→ **PROBLEM**
Read through the data and report every line in which the word "worst" occurs.

■ ■ ■

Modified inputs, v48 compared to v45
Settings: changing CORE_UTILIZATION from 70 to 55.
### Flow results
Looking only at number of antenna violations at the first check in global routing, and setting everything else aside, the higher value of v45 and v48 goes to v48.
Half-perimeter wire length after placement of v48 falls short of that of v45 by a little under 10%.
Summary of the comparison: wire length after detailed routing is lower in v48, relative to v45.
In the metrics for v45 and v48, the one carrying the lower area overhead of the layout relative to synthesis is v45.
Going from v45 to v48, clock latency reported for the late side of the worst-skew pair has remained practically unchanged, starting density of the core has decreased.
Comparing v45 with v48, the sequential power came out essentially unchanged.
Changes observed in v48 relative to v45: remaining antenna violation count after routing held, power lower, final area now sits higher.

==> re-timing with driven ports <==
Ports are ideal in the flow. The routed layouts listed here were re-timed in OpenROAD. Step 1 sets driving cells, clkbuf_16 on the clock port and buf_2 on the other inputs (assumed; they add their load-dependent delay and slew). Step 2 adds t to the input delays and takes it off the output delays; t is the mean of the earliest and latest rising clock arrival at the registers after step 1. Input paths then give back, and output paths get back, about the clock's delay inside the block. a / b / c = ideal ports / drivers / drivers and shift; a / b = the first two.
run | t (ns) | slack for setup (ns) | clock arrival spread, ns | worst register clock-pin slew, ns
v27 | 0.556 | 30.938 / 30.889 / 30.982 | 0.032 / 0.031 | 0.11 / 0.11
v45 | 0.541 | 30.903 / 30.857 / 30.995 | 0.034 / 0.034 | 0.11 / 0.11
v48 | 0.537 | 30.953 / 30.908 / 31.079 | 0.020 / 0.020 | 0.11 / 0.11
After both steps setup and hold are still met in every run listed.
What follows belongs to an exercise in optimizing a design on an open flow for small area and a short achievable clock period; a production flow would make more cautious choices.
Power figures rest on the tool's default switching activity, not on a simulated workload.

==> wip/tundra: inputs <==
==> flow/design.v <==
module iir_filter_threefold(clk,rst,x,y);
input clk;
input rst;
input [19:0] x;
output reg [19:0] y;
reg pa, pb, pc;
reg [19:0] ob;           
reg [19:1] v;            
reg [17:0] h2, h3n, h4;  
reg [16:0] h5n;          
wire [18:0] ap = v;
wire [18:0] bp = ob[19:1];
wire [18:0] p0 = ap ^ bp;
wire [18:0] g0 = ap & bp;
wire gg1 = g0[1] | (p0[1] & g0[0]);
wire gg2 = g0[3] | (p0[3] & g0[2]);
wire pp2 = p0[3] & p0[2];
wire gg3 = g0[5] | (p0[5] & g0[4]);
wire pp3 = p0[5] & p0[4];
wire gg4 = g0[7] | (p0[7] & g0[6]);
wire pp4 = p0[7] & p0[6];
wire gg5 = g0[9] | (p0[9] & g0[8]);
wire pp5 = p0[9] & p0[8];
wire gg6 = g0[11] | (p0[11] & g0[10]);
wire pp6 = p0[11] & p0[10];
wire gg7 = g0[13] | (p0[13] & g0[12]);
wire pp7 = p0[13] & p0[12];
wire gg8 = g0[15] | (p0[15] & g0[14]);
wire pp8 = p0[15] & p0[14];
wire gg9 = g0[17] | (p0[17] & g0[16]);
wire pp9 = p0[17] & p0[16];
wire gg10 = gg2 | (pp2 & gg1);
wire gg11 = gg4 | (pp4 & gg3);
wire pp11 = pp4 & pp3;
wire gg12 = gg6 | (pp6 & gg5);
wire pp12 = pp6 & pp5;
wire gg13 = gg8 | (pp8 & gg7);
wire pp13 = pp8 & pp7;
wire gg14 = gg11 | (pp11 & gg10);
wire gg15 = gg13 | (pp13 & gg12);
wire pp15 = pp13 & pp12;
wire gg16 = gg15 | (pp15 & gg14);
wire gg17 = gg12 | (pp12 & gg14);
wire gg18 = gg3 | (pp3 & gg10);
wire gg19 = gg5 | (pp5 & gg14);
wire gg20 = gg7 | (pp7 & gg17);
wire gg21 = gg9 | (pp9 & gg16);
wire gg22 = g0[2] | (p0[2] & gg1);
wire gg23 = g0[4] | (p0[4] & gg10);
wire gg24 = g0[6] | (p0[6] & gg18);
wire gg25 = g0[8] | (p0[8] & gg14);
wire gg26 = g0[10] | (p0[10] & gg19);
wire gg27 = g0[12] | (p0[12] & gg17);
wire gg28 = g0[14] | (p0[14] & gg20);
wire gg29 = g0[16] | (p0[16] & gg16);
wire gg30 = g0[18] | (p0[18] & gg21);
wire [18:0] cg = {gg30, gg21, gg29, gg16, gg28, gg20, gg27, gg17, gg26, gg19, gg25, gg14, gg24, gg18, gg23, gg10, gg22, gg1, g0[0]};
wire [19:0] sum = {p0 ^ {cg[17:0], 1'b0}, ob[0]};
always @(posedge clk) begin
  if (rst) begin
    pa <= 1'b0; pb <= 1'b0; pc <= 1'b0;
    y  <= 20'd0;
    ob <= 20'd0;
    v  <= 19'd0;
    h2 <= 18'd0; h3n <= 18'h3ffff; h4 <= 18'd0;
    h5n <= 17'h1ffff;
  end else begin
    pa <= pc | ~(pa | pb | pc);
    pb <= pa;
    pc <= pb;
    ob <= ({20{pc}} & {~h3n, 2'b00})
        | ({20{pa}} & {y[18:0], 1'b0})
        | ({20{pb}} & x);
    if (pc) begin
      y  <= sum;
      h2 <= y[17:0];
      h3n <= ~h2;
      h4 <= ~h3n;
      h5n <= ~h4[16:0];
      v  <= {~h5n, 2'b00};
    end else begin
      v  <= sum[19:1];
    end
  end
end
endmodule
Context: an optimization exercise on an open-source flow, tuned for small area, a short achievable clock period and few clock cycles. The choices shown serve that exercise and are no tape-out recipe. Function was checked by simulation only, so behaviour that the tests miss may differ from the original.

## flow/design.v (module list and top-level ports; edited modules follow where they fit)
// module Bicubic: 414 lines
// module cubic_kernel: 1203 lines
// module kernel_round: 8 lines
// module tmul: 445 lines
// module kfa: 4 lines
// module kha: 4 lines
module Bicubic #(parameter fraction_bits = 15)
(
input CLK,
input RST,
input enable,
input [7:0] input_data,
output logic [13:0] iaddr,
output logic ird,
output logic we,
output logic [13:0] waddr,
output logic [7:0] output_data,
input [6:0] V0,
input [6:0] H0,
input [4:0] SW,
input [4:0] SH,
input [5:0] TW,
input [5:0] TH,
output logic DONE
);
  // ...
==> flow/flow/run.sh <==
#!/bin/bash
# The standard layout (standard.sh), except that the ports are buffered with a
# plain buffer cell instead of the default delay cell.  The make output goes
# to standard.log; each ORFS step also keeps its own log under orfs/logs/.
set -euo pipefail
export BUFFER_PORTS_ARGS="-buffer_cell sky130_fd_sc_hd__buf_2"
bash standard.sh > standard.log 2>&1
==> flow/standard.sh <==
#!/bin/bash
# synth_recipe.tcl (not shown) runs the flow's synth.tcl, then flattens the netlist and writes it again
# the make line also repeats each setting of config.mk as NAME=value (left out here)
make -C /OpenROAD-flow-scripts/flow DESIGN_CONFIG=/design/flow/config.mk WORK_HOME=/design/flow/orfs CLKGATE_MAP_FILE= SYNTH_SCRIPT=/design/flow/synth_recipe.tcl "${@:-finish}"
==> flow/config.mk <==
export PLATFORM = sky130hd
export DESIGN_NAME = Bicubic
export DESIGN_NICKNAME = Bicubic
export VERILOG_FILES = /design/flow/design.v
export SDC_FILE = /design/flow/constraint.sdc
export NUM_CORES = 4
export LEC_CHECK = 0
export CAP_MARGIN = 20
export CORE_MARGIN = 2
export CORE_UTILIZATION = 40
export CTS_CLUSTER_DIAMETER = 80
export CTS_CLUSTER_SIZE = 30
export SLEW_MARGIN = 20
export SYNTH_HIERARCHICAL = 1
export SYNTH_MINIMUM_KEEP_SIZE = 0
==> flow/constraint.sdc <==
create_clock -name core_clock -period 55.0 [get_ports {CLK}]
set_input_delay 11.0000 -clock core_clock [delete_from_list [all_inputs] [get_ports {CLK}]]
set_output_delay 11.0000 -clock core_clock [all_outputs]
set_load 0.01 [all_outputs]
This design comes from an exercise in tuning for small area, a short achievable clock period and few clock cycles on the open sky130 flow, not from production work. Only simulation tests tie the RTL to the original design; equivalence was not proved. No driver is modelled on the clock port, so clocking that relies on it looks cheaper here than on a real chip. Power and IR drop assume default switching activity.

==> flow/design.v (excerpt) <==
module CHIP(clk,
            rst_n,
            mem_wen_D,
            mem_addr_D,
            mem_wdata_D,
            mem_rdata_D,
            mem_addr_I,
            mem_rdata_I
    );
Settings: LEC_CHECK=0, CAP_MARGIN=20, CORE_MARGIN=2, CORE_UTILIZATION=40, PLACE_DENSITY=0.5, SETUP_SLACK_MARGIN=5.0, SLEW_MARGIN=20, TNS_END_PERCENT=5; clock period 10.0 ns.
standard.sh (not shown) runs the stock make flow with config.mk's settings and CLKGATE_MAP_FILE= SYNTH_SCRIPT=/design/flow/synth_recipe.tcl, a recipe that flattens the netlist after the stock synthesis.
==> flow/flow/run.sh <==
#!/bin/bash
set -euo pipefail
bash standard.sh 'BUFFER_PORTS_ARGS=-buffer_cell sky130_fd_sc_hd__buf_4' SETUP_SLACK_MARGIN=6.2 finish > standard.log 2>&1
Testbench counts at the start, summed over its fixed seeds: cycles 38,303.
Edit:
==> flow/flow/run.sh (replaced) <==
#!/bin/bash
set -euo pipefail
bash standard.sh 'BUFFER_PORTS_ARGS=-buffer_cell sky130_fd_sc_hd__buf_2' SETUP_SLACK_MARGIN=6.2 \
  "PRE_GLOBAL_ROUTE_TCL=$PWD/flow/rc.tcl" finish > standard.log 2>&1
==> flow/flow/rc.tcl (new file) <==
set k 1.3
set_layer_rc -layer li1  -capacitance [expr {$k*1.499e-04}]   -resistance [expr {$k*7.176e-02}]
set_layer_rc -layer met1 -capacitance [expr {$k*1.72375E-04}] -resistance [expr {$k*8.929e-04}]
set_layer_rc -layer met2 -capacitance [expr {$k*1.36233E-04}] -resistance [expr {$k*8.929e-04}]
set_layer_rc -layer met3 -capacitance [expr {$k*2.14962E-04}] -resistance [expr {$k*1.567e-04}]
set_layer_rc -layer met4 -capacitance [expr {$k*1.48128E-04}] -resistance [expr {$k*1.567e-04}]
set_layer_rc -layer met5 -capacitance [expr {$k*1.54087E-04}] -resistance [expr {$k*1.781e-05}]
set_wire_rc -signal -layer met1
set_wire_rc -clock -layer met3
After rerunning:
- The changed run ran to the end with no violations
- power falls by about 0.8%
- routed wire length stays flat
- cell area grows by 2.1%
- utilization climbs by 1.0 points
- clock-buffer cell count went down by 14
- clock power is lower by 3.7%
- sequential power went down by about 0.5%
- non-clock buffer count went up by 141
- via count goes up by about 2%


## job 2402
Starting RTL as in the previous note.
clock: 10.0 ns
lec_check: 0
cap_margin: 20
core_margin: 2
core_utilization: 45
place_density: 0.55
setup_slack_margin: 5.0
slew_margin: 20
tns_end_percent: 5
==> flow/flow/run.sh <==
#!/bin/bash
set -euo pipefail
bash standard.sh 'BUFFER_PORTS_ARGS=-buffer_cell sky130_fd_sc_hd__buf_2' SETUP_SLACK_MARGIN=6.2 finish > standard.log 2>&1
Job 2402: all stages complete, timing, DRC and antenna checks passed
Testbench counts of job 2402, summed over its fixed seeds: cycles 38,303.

■ ■ ■

→ **EXERCISE SOLUTION**
Going from v45 to v48, clock latency reported for the late side of the worst-skew pair has remained practically unchanged, starting density of the core has decreased.
run | t (ns) | slack for setup (ns) | clock arrival spread, ns | worst register clock-pin slew, ns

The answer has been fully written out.